# EXERCISE AIM
In the entries that follow, find the word "synthesis" and report each line it is on.

# INPUT DATA
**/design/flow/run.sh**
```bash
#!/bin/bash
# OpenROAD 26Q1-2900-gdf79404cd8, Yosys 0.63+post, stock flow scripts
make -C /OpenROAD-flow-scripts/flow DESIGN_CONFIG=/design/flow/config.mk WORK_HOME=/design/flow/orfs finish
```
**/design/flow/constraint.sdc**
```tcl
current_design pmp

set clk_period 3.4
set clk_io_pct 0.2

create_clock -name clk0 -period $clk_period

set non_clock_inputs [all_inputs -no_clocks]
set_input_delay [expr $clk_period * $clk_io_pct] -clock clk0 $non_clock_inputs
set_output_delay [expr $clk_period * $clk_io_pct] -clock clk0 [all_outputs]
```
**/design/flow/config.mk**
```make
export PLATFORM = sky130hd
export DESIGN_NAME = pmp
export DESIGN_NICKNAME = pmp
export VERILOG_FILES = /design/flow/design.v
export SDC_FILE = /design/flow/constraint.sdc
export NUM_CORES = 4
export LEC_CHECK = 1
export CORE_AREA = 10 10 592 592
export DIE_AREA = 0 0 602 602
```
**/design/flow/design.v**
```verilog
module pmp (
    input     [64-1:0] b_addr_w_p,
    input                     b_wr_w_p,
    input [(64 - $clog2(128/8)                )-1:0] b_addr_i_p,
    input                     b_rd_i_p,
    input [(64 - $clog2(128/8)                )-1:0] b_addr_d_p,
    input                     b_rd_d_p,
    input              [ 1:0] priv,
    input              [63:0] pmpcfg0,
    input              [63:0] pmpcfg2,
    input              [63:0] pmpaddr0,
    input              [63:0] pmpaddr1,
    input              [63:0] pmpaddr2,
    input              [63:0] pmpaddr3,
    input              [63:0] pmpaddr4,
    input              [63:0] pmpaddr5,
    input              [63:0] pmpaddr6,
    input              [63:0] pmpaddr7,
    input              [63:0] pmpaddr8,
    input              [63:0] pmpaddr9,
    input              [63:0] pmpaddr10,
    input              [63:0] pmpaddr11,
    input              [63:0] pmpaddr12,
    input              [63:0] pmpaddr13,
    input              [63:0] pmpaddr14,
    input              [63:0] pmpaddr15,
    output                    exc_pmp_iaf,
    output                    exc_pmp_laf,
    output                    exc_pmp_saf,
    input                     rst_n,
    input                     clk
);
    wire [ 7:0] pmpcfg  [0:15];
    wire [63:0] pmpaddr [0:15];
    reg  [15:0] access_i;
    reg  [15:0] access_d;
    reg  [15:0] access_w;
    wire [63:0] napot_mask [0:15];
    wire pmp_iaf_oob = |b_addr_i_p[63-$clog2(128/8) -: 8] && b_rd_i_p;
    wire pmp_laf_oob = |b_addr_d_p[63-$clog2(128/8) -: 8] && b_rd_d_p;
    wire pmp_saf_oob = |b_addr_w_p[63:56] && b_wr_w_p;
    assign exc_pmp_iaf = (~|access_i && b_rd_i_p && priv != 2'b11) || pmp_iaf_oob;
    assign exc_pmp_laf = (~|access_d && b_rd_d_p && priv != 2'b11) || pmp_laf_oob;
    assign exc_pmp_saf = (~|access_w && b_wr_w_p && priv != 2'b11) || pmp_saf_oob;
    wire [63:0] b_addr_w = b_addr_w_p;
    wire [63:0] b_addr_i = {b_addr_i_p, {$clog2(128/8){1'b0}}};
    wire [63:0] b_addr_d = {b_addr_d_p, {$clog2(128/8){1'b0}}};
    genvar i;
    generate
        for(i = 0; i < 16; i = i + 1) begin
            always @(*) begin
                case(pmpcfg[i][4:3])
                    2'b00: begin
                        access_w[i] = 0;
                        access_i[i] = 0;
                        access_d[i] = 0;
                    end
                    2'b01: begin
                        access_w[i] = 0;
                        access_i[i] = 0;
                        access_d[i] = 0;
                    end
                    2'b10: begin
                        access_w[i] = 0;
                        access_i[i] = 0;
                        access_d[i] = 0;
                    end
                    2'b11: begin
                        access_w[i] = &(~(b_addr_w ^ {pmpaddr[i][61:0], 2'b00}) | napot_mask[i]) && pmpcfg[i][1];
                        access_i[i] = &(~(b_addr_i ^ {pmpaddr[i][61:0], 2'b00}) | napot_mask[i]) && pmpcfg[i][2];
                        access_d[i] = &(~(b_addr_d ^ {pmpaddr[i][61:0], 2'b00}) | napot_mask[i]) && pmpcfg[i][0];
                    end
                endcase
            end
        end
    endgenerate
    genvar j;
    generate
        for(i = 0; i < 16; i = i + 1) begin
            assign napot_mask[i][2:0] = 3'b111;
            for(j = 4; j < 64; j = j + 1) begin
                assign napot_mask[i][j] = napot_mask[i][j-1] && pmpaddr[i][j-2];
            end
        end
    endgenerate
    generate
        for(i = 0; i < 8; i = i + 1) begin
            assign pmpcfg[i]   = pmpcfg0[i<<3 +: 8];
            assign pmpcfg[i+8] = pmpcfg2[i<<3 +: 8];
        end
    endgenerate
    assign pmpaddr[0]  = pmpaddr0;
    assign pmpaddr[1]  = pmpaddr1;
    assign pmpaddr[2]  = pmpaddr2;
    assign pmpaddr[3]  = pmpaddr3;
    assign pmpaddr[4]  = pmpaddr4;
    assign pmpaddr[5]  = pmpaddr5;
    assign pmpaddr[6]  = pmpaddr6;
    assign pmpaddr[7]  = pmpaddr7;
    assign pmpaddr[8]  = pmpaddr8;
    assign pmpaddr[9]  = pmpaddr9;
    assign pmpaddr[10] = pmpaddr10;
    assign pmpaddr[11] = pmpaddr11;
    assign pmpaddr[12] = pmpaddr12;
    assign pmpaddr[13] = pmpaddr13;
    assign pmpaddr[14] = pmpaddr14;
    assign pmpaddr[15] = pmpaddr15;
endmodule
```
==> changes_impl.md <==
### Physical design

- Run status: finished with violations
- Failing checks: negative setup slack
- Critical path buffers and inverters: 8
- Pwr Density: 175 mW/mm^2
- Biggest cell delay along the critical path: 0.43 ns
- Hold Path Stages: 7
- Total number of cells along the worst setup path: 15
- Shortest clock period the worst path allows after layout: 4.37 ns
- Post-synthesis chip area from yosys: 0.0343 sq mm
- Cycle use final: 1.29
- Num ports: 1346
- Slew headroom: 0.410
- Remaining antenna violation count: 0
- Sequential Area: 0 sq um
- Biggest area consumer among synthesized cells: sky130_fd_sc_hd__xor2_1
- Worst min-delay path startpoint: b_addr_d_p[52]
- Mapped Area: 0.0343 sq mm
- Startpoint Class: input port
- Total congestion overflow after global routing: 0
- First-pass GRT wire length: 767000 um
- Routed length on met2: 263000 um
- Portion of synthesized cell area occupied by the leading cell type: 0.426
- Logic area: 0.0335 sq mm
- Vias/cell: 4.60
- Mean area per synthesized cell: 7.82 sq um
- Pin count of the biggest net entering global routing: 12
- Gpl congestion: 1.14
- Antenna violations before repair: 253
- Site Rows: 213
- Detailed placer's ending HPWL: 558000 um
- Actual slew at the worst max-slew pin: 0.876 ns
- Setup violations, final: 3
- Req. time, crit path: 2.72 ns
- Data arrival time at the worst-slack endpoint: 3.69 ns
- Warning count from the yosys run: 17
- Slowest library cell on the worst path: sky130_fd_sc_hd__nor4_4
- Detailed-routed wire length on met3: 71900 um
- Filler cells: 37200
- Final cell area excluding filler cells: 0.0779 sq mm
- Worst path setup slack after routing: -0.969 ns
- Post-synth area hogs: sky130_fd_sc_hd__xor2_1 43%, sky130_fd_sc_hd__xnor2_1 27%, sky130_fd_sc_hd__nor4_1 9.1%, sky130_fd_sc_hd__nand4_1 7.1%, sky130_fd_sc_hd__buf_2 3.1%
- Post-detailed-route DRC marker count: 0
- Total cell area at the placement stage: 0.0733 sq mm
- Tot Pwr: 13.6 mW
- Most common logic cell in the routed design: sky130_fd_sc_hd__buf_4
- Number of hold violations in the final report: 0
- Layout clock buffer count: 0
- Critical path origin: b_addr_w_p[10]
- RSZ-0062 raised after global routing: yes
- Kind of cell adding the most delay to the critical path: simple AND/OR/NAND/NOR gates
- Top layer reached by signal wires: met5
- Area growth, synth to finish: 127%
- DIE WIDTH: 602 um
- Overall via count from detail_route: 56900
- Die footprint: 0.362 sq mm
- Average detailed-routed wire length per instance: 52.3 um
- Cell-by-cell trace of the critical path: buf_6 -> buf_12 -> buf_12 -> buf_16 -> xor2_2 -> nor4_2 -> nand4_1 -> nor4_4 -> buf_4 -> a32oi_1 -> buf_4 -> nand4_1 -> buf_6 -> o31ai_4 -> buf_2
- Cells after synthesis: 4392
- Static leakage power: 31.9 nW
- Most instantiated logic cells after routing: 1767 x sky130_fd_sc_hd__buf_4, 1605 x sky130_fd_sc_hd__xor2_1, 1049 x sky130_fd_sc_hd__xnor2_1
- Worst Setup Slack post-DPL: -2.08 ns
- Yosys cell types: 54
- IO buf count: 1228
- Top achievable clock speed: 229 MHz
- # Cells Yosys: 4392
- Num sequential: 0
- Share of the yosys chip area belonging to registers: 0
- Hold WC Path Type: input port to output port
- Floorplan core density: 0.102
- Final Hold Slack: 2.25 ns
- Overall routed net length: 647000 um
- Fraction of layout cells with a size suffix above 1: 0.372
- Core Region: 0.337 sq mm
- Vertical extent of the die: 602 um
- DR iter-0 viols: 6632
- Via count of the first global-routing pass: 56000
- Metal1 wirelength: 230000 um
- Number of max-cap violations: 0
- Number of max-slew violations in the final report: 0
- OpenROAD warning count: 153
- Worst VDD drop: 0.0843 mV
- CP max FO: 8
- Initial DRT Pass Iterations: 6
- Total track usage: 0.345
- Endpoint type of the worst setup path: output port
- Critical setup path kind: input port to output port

==

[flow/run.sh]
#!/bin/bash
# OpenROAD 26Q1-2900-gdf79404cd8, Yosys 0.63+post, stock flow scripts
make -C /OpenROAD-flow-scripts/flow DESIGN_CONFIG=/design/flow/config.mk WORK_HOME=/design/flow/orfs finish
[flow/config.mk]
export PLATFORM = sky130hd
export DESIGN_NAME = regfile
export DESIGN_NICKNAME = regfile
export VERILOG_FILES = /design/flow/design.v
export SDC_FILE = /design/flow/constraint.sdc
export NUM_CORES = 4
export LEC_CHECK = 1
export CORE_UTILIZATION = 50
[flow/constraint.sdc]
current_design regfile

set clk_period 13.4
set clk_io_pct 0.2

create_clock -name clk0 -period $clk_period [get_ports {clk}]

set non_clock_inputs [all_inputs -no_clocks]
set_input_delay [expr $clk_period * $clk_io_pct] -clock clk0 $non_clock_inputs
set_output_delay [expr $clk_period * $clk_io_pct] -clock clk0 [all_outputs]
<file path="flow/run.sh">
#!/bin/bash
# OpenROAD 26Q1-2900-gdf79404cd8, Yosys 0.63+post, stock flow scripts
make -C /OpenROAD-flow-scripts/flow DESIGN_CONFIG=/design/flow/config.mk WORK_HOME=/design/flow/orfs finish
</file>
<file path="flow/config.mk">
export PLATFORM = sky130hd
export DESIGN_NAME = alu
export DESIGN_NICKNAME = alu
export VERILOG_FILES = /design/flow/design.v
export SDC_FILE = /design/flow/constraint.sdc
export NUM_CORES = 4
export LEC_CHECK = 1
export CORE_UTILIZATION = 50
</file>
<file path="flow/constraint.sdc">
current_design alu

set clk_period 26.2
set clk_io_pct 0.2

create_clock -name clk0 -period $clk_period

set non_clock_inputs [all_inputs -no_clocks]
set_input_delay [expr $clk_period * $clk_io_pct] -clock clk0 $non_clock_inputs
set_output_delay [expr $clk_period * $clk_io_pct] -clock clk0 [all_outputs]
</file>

# RESULT
- Post-synthesis chip area from yosys: 0.0343 sq mm
- Cells after synthesis: 4392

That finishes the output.